Karl Gutzkow suggested her in the preface to his play Richard Savage as a candidate for the leading role.

She returned to Europe in 1867 (with adult Mary staying in America), following health problems and doctor advice to change to a different climate. She appeared as Romeo and Hamlet in Shakespeare's dramas. She played these roles in 1867 in London's Lyceum Theatre in English. Vestvali later claimed Queen Victoria attended a performance, but it's unlikely, considering the queen avoided theaters while she was mourning her husband.

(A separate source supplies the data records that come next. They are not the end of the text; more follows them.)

<file path="src/hdl/rjseg_pkg.sv">
// Shared types and constants for the range-jump object segmenter.
// Field widths, register indexes and the fixed-point angle reduction constants.
// No dependencies.
`default_nettype none

package rjseg_pkg;

    localparam int RANGE_W    = 16;
    localparam int INTEN_W    = 16;
    localparam int INDEX_W    = 12;
    localparam int COUNT_W    = 6;
    localparam int ANGLE_W    = 16;
    localparam int STEP_W     = 14;
    localparam int CFG_IDX_W  = 3;
    localparam int CFG_DATA_W = 16;

    localparam int PROD_W      = INDEX_W + STEP_W;
    localparam int SUM_W       = PROD_W + 1;
    localparam int LOW_W       = 4;
    localparam int DIV_W       = SUM_W - LOW_W;
    localparam int RECIP_W     = 24;
    localparam int RECIP_SHIFT = 35;
    localparam int QUOT_W      = 12;
    localparam int QPROD_W     = DIV_W + RECIP_W;
    localparam int REM_W       = 13;
    localparam int FOLD_W      = QUOT_W + 12;

    // two pi is 51472 = 16 * 3217; divide by 3217 through a reciprocal
    localparam logic [RECIP_W-1:0] RECIP      = 24'd10680677;
    localparam logic [11:0]        DIVISOR    = 12'd3217;
    localparam logic [ANGLE_W-1:0] ANG_WRAP   = 16'd7032;
    localparam logic [ANGLE_W-1:0] ANG_POS    = 16'd18704;
    localparam logic [ANGLE_W-1:0] ANG_NEG    = 16'd32768;
    localparam logic signed [ANGLE_W-1:0] ANG_MIN = -16'sd25735;
    localparam logic signed [ANGLE_W-1:0] ANG_MAX = 16'sd25736;

    localparam logic [RANGE_W-1:0] RANGE_FAR = '1;

    localparam logic [CFG_IDX_W-1:0] REG_INTENSITY_MIN  = 3'd0;
    localparam logic [CFG_IDX_W-1:0] REG_JUMP_THRESHOLD = 3'd1;
    localparam logic [CFG_IDX_W-1:0] REG_RANGE_LIMIT    = 3'd2;
    localparam logic [CFG_IDX_W-1:0] REG_MAX_OBJECTS    = 3'd3;
    localparam logic [CFG_IDX_W-1:0] REG_ANGLE_START    = 3'd4;
    localparam logic [CFG_IDX_W-1:0] REG_ANGLE_STEP     = 3'd5;

    typedef struct packed {
        logic [INTEN_W-1:0]        intensity_min;
        logic [RANGE_W-1:0]        jump_threshold;
        logic [RANGE_W-1:0]        range_limit;
        logic [COUNT_W-1:0]        max_objects;
        logic signed [ANGLE_W-1:0] angle_start;
        logic [STEP_W-1:0]         angle_step;
    } cfg_t;

    typedef struct packed {
        logic                      valid;
        logic [RANGE_W-1:0]        range;
        logic [INDEX_W-1:0]        index;
        logic signed [ANGLE_W-1:0] start;
        logic [STEP_W-1:0]         step;
        logic [COUNT_W-1:0]        number;
    } obj_t;

endpackage

`default_nettype wire

</file>
<file path="src/hdl/rjseg_track.sv">
// Segment tracker: scan state and the open/close decision for each request.
// Registers a closed object (nearest range, its sample index and angle settings, its number).
// Depends on rjseg_pkg.
`default_nettype none

module rjseg_track (
    input  wire                          aclk,
    input  wire                          aresetn,
    input  wire rjseg_pkg::cfg_t         cfg,
    input  wire                          s_valid,
    output logic                         s_ready,
    input  wire [rjseg_pkg::RANGE_W-1:0] s_range_mm,
    input  wire [rjseg_pkg::INTEN_W-1:0] s_intensity,
    input  wire [rjseg_pkg::INDEX_W-1:0] s_sample_index,
    input  wire                          s_first_of_scan,
    output rjseg_pkg::obj_t              obj,
    input  wire                          obj_take
);
    import rjseg_pkg::*;

    logic [RANGE_W-1:0] prev_reg, prev_next;
    logic               inside_reg, inside_next;
    logic [RANGE_W-1:0] near_reg, near_next;
    logic [INDEX_W-1:0] near_idx_reg, near_idx_next;
    logic signed [ANGLE_W-1:0] near_start_reg, near_start_next;
    logic [STEP_W-1:0]  near_step_reg, near_step_next;
    logic [COUNT_W-1:0] found_reg, found_next;
    obj_t               obj_reg, obj_next;

    logic               accept;
    logic [RANGE_W-1:0] cur_prev;
    logic               cur_inside;
    logic [RANGE_W-1:0] cur_near;
    logic [COUNT_W-1:0] cur_found;
    logic [RANGE_W-1:0] upd_near;
    logic [INDEX_W-1:0] upd_idx;
    logic signed [ANGLE_W-1:0] upd_start;
    logic [STEP_W-1:0]  upd_step;
    logic               close_hit;
    logic               open_hit;

    assign s_ready = !obj_reg.valid || obj_take;
    assign accept  = s_valid && s_ready;
    assign obj     = obj_reg;

    always_comb begin
        cur_prev   = s_first_of_scan ? '0 : prev_reg;
        cur_inside = s_first_of_scan ? 1'b0 : inside_reg;
        cur_near   = s_first_of_scan ? RANGE_FAR : near_reg;
        cur_found  = s_first_of_scan ? '0 : found_reg;

        upd_near  = (s_range_mm < cur_near) ? s_range_mm : cur_near;
        upd_idx   = (s_range_mm < cur_near) ? s_sample_index : near_idx_reg;
        upd_start = (s_range_mm < cur_near) ? cfg.angle_start : near_start_reg;
        upd_step  = (s_range_mm < cur_near) ? cfg.angle_step : near_step_reg;

        close_hit = {1'b0, s_range_mm} > ({1'b0, cur_prev} + {1'b0, cfg.jump_threshold});
        open_hit  = (({1'b0, s_range_mm} + {1'b0, cfg.jump_threshold}) < {1'b0, cur_prev})
                    && (s_range_mm < cfg.range_limit);

        prev_next       = cur_prev;
        inside_next     = cur_inside;
        near_next       = cur_near;
        near_idx_next   = near_idx_reg;
        near_start_next = near_start_reg;
        near_step_next  = near_step_reg;
        found_next      = cur_found;

        obj_next        = obj_reg;
        obj_next.valid  = 1'b0;
        obj_next.range  = upd_near;
        obj_next.index  = upd_idx;
        obj_next.start  = upd_start;
        obj_next.step   = upd_step;
        obj_next.number = cur_found;

        if (s_intensity >= cfg.intensity_min) begin
            prev_next = s_range_mm;
            if (cur_inside) begin
                near_next       = upd_near;
                near_idx_next   = upd_idx;
                near_start_next = upd_start;
                near_step_next  = upd_step;
                if (close_hit) begin
                    inside_next = 1'b0;
                    near_next   = RANGE_FAR;
                    if ((cur_found < cfg.max_objects) && (upd_near < cfg.range_limit)) begin
                        obj_next.valid = accept;
                        found_next     = cur_found + 1'b1;
                    end
                end
            end else if (open_hit) begin
                inside_next     = 1'b1;
                near_next       = s_range_mm;
                near_idx_next   = s_sample_index;
                near_start_next = cfg.angle_start;
                near_step_next  = cfg.angle_step;
            end
        end
    end

    always_ff @(posedge aclk) begin
        if (!aresetn) begin
            prev_reg       <= '0;
            inside_reg     <= 1'b0;
            near_reg       <= RANGE_FAR;
            near_idx_reg   <= '0;
            near_start_reg <= '0;
            near_step_reg  <= '0;
            found_reg      <= '0;
            obj_reg        <= '0;
        end else begin
            if (accept) begin
                prev_reg       <= prev_next;
                inside_reg     <= inside_next;
                near_reg       <= near_next;
                near_idx_reg   <= near_idx_next;
                near_start_reg <= near_start_next;
                near_step_reg  <= near_step_next;
                found_reg      <= found_next;
            end
            if (s_ready) begin
                obj_reg <= obj_next;
            end
        end
    end

endmodule

`default_nettype wire

</file>
<file path="src/hdl/rjseg_angle.sv">
// Angle pipeline: sample index times step, offset, reduction into (-pi, pi].
// Ends in the result register that drives the m_ channel. Depends on rjseg_pkg.
`default_nettype none

module rjseg_angle (
    input  wire                          aclk,
    input  wire                          aresetn,
    input  wire rjseg_pkg::obj_t         obj,
    output logic                         obj_take,
    output logic                         m_valid,
    input  wire                          m_ready,
    output logic [rjseg_pkg::RANGE_W-1:0] m_object_range,
    output logic signed [rjseg_pkg::ANGLE_W-1:0] m_object_angle,
    output logic [rjseg_pkg::COUNT_W-1:0] m_object_number
);
    import rjseg_pkg::*;

    logic               s2_valid_reg;
    logic [PROD_W-1:0]  s2_prod_reg, s2_prod_next;
    logic signed [ANGLE_W-1:0] s2_start_reg;
    logic [RANGE_W-1:0] s2_range_reg;
    logic [COUNT_W-1:0] s2_number_reg;

    logic               s3_valid_reg;
    logic [DIV_W-1:0]   s3_div_reg, s3_div_next;
    logic [LOW_W-1:0]   s3_low_reg, s3_low_next;
    logic [QUOT_W-1:0]  s3_quot_reg, s3_quot_next;
    logic [RANGE_W-1:0] s3_range_reg;
    logic [COUNT_W-1:0] s3_number_reg;

    logic               out_valid_reg;
    logic [RANGE_W-1:0] out_range_reg;
    logic [ANGLE_W-1:0] out_angle_reg, out_angle_next;
    logic [COUNT_W-1:0] out_number_reg;

    logic go_out, go3, go2;

    logic [SUM_W-1:0]   sum;
    logic [QPROD_W-1:0] qprod;
    logic [FOLD_W-1:0]  fold;
    logic [FOLD_W-1:0]  rem_wide;
    logic [REM_W-1:0]   rem_a, rem_b;
    logic [ANGLE_W-1:0] rem_full;

    assign go_out   = !out_valid_reg || m_ready;
    assign go3      = !s3_valid_reg || go_out;
    assign go2      = !s2_valid_reg || go3;
    assign obj_take = go2;

    assign s2_prod_next = PROD_W'(obj.index) * PROD_W'(obj.step);

    always_comb begin
        sum = {1'b0, s2_prod_reg}
              + SUM_W'({~s2_start_reg[ANGLE_W-1], s2_start_reg[ANGLE_W-2:0]});
        s3_div_next  = sum[SUM_W-1:LOW_W];
        s3_low_next  = sum[LOW_W-1:0];
        qprod        = QPROD_W'(s3_div_next) * QPROD_W'(RECIP);
        s3_quot_next = qprod[RECIP_SHIFT +: QUOT_W];
    end

    always_comb begin
        fold     = FOLD_W'(s3_quot_reg) * FOLD_W'(DIVISOR);
        rem_wide = FOLD_W'(s3_div_reg) - fold;
        rem_a    = rem_wide[REM_W-1:0];
        rem_b    = (rem_a >= REM_W'(DIVISOR)) ? rem_a - REM_W'(DIVISOR) : rem_a;
        rem_full = {rem_b[REM_W-2:0], s3_low_reg};
        out_angle_next = (rem_full <= ANG_WRAP) ? rem_full + ANG_POS : rem_full - ANG_NEG;
    end

    always_ff @(posedge aclk) begin
        if (!aresetn) begin
            s2_valid_reg  <= 1'b0;
            s3_valid_reg  <= 1'b0;
            out_valid_reg <= 1'b0;
        end else begin
            if (go2) begin
                s2_valid_reg <= obj.valid;
            end
            if (go3) begin
                s3_valid_reg <= s2_valid_reg;
            end
            if (go_out) begin
                out_valid_reg <= s3_valid_reg;
            end
        end
    end

    always_ff @(posedge aclk) begin
        if (go2) begin
            s2_prod_reg   <= s2_prod_next;
            s2_start_reg  <= obj.start;
            s2_range_reg  <= obj.range;
            s2_number_reg <= obj.number;
        end
        if (go3) begin
            s3_div_reg    <= s3_div_next;
            s3_low_reg    <= s3_low_next;
            s3_quot_reg   <= s3_quot_next;
            s3_range_reg  <= s2_range_reg;
            s3_number_reg <= s2_number_reg;
        end
        if (go_out) begin
            out_range_reg  <= s3_range_reg;
            out_angle_reg  <= out_angle_next;
            out_number_reg <= s3_number_reg;
        end
    end

    assign m_valid         = out_valid_reg;
    assign m_object_range  = out_range_reg;
    assign m_object_angle  = out_angle_reg;
    assign m_object_number = out_number_reg;

endmodule

`default_nettype wire

</file>
<file path="src/hdl/range_jump_object_segmenter_unit.sv">
// Top level of the range-jump object segmenter: configuration registers,
// segment tracker and angle pipeline. Depends on rjseg_pkg, rjseg_track, rjseg_angle.
//
// Usage:
//   s_ channel: one scan sample per request (range, intensity, index, first flag).
//   m_ channel: one request per reported object (nearest range, angle, number).
//   cfg port:   cfg_wr_en writes cfg_wdata into register cfg_index;
//               write only while no sample is in flight.
//   Throughput: one sample per cycle while s_ready is high; the scan state is updated
//   at the edge that accepts the sample, so the next sample follows with no gap.
//   Result path: a closing sample's result passes through the tracker register,
//   product register, quotient register and result register in that order;
//   the multiply and modulo 2*pi reduction set the depth.
//   Reset: synchronous on aresetn low; configuration registers return to their defaults,
//   scan state cleared, pipeline emptied.
//   Stall: m_ready held low fills the three stages behind the result register,
//   after which s_ready drops; no request is lost or repeated.
`default_nettype none

module range_jump_object_segmenter_unit (
    input  wire                               aclk,
    input  wire                               aresetn,
    input  wire                               cfg_wr_en,
    input  wire [rjseg_pkg::CFG_IDX_W-1:0]    cfg_index,
    input  wire [rjseg_pkg::CFG_DATA_W-1:0]   cfg_wdata,
    input  wire                               s_valid,
    output logic                              s_ready,
    input  wire [rjseg_pkg::RANGE_W-1:0]      s_range_mm,
    input  wire [rjseg_pkg::INTEN_W-1:0]      s_intensity,
    input  wire [rjseg_pkg::INDEX_W-1:0]      s_sample_index,
    input  wire                               s_first_of_scan,
    output logic                              m_valid,
    input  wire                               m_ready,
    output logic [rjseg_pkg::RANGE_W-1:0]     m_object_range,
    output logic signed [rjseg_pkg::ANGLE_W-1:0] m_object_angle,
    output logic [rjseg_pkg::COUNT_W-1:0]     m_object_number
);
    import rjseg_pkg::*;

    cfg_t cfg_reg;
    obj_t obj;
    logic obj_take;

    always_ff @(posedge aclk) begin
        if (!aresetn) begin
            cfg_reg.intensity_min  <= 16'd0;
            cfg_reg.jump_threshold <= 16'd100;
            cfg_reg.range_limit    <= 16'd3000;
            cfg_reg.max_objects    <= 6'd10;
            cfg_reg.angle_start    <= 16'sd0;
            cfg_reg.angle_step     <= 14'd36;
        end else if (cfg_wr_en) begin
            unique case (cfg_index)
                REG_INTENSITY_MIN:  cfg_reg.intensity_min  <= cfg_wdata;
                REG_JUMP_THRESHOLD: cfg_reg.jump_threshold <= cfg_wdata;
                REG_RANGE_LIMIT:    cfg_reg.range_limit    <= cfg_wdata;
                REG_MAX_OBJECTS:    cfg_reg.max_objects    <= cfg_wdata[COUNT_W-1:0];
                REG_ANGLE_START:    cfg_reg.angle_start    <= cfg_wdata;
                REG_ANGLE_STEP:     cfg_reg.angle_step     <= cfg_wdata[STEP_W-1:0];
                default: begin
                end
            endcase
        end
    end

    rjseg_track u_track (
        .aclk            (aclk),
        .aresetn         (aresetn),
        .cfg             (cfg_reg),
        .s_valid         (s_valid),
        .s_ready         (s_ready),
        .s_range_mm      (s_range_mm),
        .s_intensity     (s_intensity),
        .s_sample_index  (s_sample_index),
        .s_first_of_scan (s_first_of_scan),
        .obj             (obj),
        .obj_take        (obj_take)
    );

    rjseg_angle u_angle (
        .aclk            (aclk),
        .aresetn         (aresetn),
        .obj             (obj),
        .obj_take        (obj_take),
        .m_valid         (m_valid),
        .m_ready         (m_ready),
        .m_object_range  (m_object_range),
        .m_object_angle  (m_object_angle),
        .m_object_number (m_object_number)
    );

`ifndef SYNTH
    a_angle_in_range: assert property (@(posedge aclk) disable iff (!aresetn)
        m_valid |-> (m_object_angle >= ANG_MIN) && (m_object_angle <= ANG_MAX))
        else $error("object angle outside (-pi, pi]");

    a_reset_empties: assert property (@(posedge aclk)
        !aresetn |=> !m_valid && s_ready)
        else $error("pipeline not empty after reset");

    a_stall_only_when_full: assert property (@(posedge aclk) disable iff (!aresetn)
        !s_ready |-> m_valid && !m_ready)
        else $error("input stalled without a stalled result");
`endif

endmodule

`default_nettype wire
</file>
<file path="config.mk">
export PLATFORM = sky130hd
export DESIGN_NAME = range_jump_object_segmenter_unit
export DESIGN_NICKNAME = d
export VERILOG_FILES = /design/src/hdl/rjseg_pkg.sv /design/src/hdl/rjseg_track.sv /design/src/hdl/rjseg_angle.sv /design/src/hdl/range_jump_object_segmenter_unit.sv
export SDC_FILE = /design/constraint.sdc
export NUM_CORES = 2
export LEC_CHECK = 0
export BUFFER_PORTS_ARGS = -buffer_cell sky130_fd_sc_hd__buf_4
export CORE_ASPECT_RATIO = 0.75
export CORE_MARGIN = 10
export CORE_UTILIZATION = 55
export CTS_CLUSTER_DIAMETER = 200
export DETAILED_ROUTE_END_ITERATION = 8
export GPL_TIMING_DRIVEN = 0
export PLACE_DENSITY = 0.75
export SYNTH_ARGS = -nofsm -noshare
export SYNTH_HDL_FRONTEND = slang
export SYNTH_HIERARCHICAL = 1
export SYNTH_SLANG_ARGS = --single-unit
</file>
<file path="constraint.sdc">
create_clock -name aclk -period 13 [get_ports aclk]
set_clock_uncertainty 0.2 [all_clocks]
set_input_delay 0.65 -clock aclk [delete_from_list [all_inputs] [get_ports aclk]]
set_output_delay 0.65 -clock aclk [all_outputs]
set_load 0.005 [all_outputs]
</file>
==> flow_metrics.tcl <==
set metrics [dict create \
    seq_area_frac_synth_pct 26.3 \
    period_share_pct 86.7 \
    arrival_ns 11.34 \
    min_path_type "primary input to flip-flop" \
    ys.flop_type "dfxtp_1" \
    p_sw_share_pct 46.0 \
    cts_tree "yes" \
    place_ws_ns 1.82 \
    grt_util_all_layers_pct 23.8 \
    max_cap_viol_count 0 \
    fp.dieW_um 312 \
    syn-cell-area_um2 35100 \
    final_common_cell "inv_1" \
    clock-root-buffer "clkbuf_16" \
    syn2layout_area_growth_pct 9.03 \
    syn_nets 4485 \
    setup_viol 0 \
    synth.avg_cell_area_um2 9.76 \
    grt_max_degree 67 \
    grt_pass1_vias 25400 \
    die-area_um2 74500 \
    rsz0062_at_grt "no" \
    cts_resized 0 \
    clockPowerShare_pct 14.1 \
    wl_per_cell_um 19.2 \
    port_buffers 108 \
    internal_power_uw 4150 \
    async_flop_share_pct 0 \
    layout_common_cells "inv_1 (586), ha_1 (486), nand2_1 (400), fa_1 (329), dfxtp_1 (233)" \
    dr.first_iter.drc_count 2455 \
    cts_num_sinks 386 \
    h-tree-depth 2 \
    coreArea_um2 63500 \
    crit_type "flip-flop to flip-flop" \
    gp_congestion 1.01 \
    crit_top_cell "fa_1" \
    finalCriticalPeriod_ns 11.27 \
    fin_ws_ns 1.73 \
    grt_first_pass_wirelength_mm 141 \
    ys_types 93 \
    grtUsageMet3_pct 5.87 \
    status "complete, no violations" \
    ioPinCount 109 \
    routed_wl_mm 89.2 \
    clk_path_buf_depth 3 \
    slew_viol_final 0 \
    cpPeakStageDelay_ns 0.81 \
    vias 26000 \
    drive_gt1_share_pct 6.06 \
    endpoint_kind "flip-flop" \
    dieHeight_um 239 \
    pwr_density_cell_nw_per_um2 201 \
    fin_nets 4635 \
    num_rows 80 \
    hold_ws_ns 0.162 \
    slew_headroom_pct 4.67 \
    ys_warn_count 6 \
    synth_seq_cells 386 \
    critical-path-slowest-cell "xor2_1" \
    start_util_pct 55.4 \
    fin_tns_setup_ns 0 \
    largest_reg_flops 84 \
    viasPerCell 5.61 \
    cts_hold_buf 0 \
    cts_made_buffers 38 \
    grtUsageMet2_pct 33.9 \
    n_fill_cell 5328 \
    cp-start-kind "flip-flop" \
    final_cells 4640 \
    gr-usage-met1_pct 35.9 \
    p_total_uw 7680 \
    cts_setup_buffers 0 \
    max_freq_mhz 88.8 \
    leakage_uw 0.0192 \
    drc_errors 0 \
    synth_cells 3601 \
    p_sw_uw 3530 \
    clock_latency_ns 0.56 \
    ir_worst_vdd_v 0.000393 \
    p_seq_share_pct 19.0 \
    worst_pin_slew_ns 1.42 \
    dpl.cell_count 4571 \
    synth_edf_count 153 \
    clk_pin_slew_worst_paths_ns 0.07 \
    grt_antenna_before_repair 1 \
    grt-busiest-layer "met1" \
    grt-ovfl-total 0 \
    drtPass1Iterations 6 \
    hold_violations 0 \
    required_ns 13.07 \
    p_comb_share_pct 67.0 \
    crit_fanout 7 \
    ant_nets 0 \
    dp_hpwl_mm 72.7 \
]
## per-stage QoR
step / instance area (um2) / utilization, %
6_report: 38300 / 60.4
5_1_grt: 38300 / 60.4
4_1_cts: 38300 / 60.3
3_5_place_dp: 37100 / 58.4
3_3_place_gp: 37000 / 58.4
2_1_floorplan: 35100 / -
## worst max-delay path, delay by kind of cell, from the launching register on
family | cells | cell delay, ns
AOI/OAI and AO/OA | 15 | 3.82
xor gates and xnor gates | 1 | 0.81
adders and majority gates | 10 | 4.35
buffers and inverters | 5 | 0.39
DFF | 1 | 0.33
and+or+nand+nor | 7 | 1.13
## Yosys cell counts (6+ instances only)
cell type	instances	area, um2
or3_1	14	87.6
a22oi_1	17	128
a31oi_1	16	100
buf_2	14	70.1
a21oi_1	132	661
or4_1	7	52.6
and3_1	20	125
nor3_1	29	145
mux2i_1	189	1890
a211oi_1	58	435
nand2b_1	15	93.8
xnor2_1	88	771
or2_2	6	37.5
nor2b_1	56	350
clkbuf_1	82	308
o21ai_1	25	125
o221ai_1	18	158
and2_1	79	494
nand3_1	33	165
nand2_1	401	1510
o21a_1	18	135
buf_4	8	60.1
buf_1	6	22.5
edfxtp_1	153	4590
o211ai_1	11	82.6
nand4_1	19	119
nor2_1	174	653
inv_1	587	2200
dfxtp_1	233	4660
o21ai_0	61	305
nor4_1	7	43.8
ha_1	486	6080
a2111oi_0	6	52.6
a21o_1	46	345
o31ai_1	6	45.0
fa_1	329	6590
xor2_1	40	350
## per-layer routing
layer	vias to the layer above	share of wire (%)	wire, um
met4	2	1.8	1640
met5	-	0.0090	8
met1	12500	47	41800
li1	12300	-	-
met3	115	11	9600
met2	1050	40	36100
## layout make-up
class / instances / area, um2 / area share, %
clock inverter: 11 / 106 / 0.278
timing repair buffer: 110 / 838 / 2.19
buffer: 114 / 505 / 1.32
sequential: 386 / 9260 / 24.2
tap: 861 / 1080 / 2.81
multi-input combinational: 2511 / 23200 / 60.6
inverter: 590 / 2210 / 5.78
clock buffer: 56 / 1110 / 2.90
antenna: 1 / 2.50 / 0.00653
## power by group through the flow
stage / clock network, uW / registers, uW / logic [uW]
2_1_floorplan: 0 / 1470 / 3880
3_3_place_gp: 0 / 1480 / 4950
3_5_place_dp: 0 / 1480 / 5070
4_1_cts: 1100 / 1460 / 5130
5_1_grt: 1140 / 1470 / 5850
6_report: 1080 / 1460 / 5150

In the spring of 1868, Vestvali performed in Hamburg and Lübeck, always playing alongside Elise Lund, including the titular roles of Romeo and Juliet. Afterwards, she went on a two-year tour through Europe, bringing her now signature role of Hamlet to many cities. When the Franco-Prussian War started in 1871, Vestvali took a few months break. After the war ended, she rarely performed and retreated into private life. She built Reichshallentheater theater in Berlin in 1873.

=== Final years ===
She spent the last years of her life in Bad Warmbrunn, where her sister Emma started building a villa quarter known as "Russische Kolonie”. During a visit to Warsaw, where her and Emma's investment of Vestvali Palace was recently finished, she fell ill and died on 3 April 1880, six weeks after her 49th birthday. During her last illness, she was "nursed by a Miss G", as well as her "inseparable friend" and principal heir, Elise Lund. Lund later took Vestvali's body to Bad Warmbrunn, where she was likely buried at the German cemetery by the modern Jagiellońska Street of Jelenia Góra.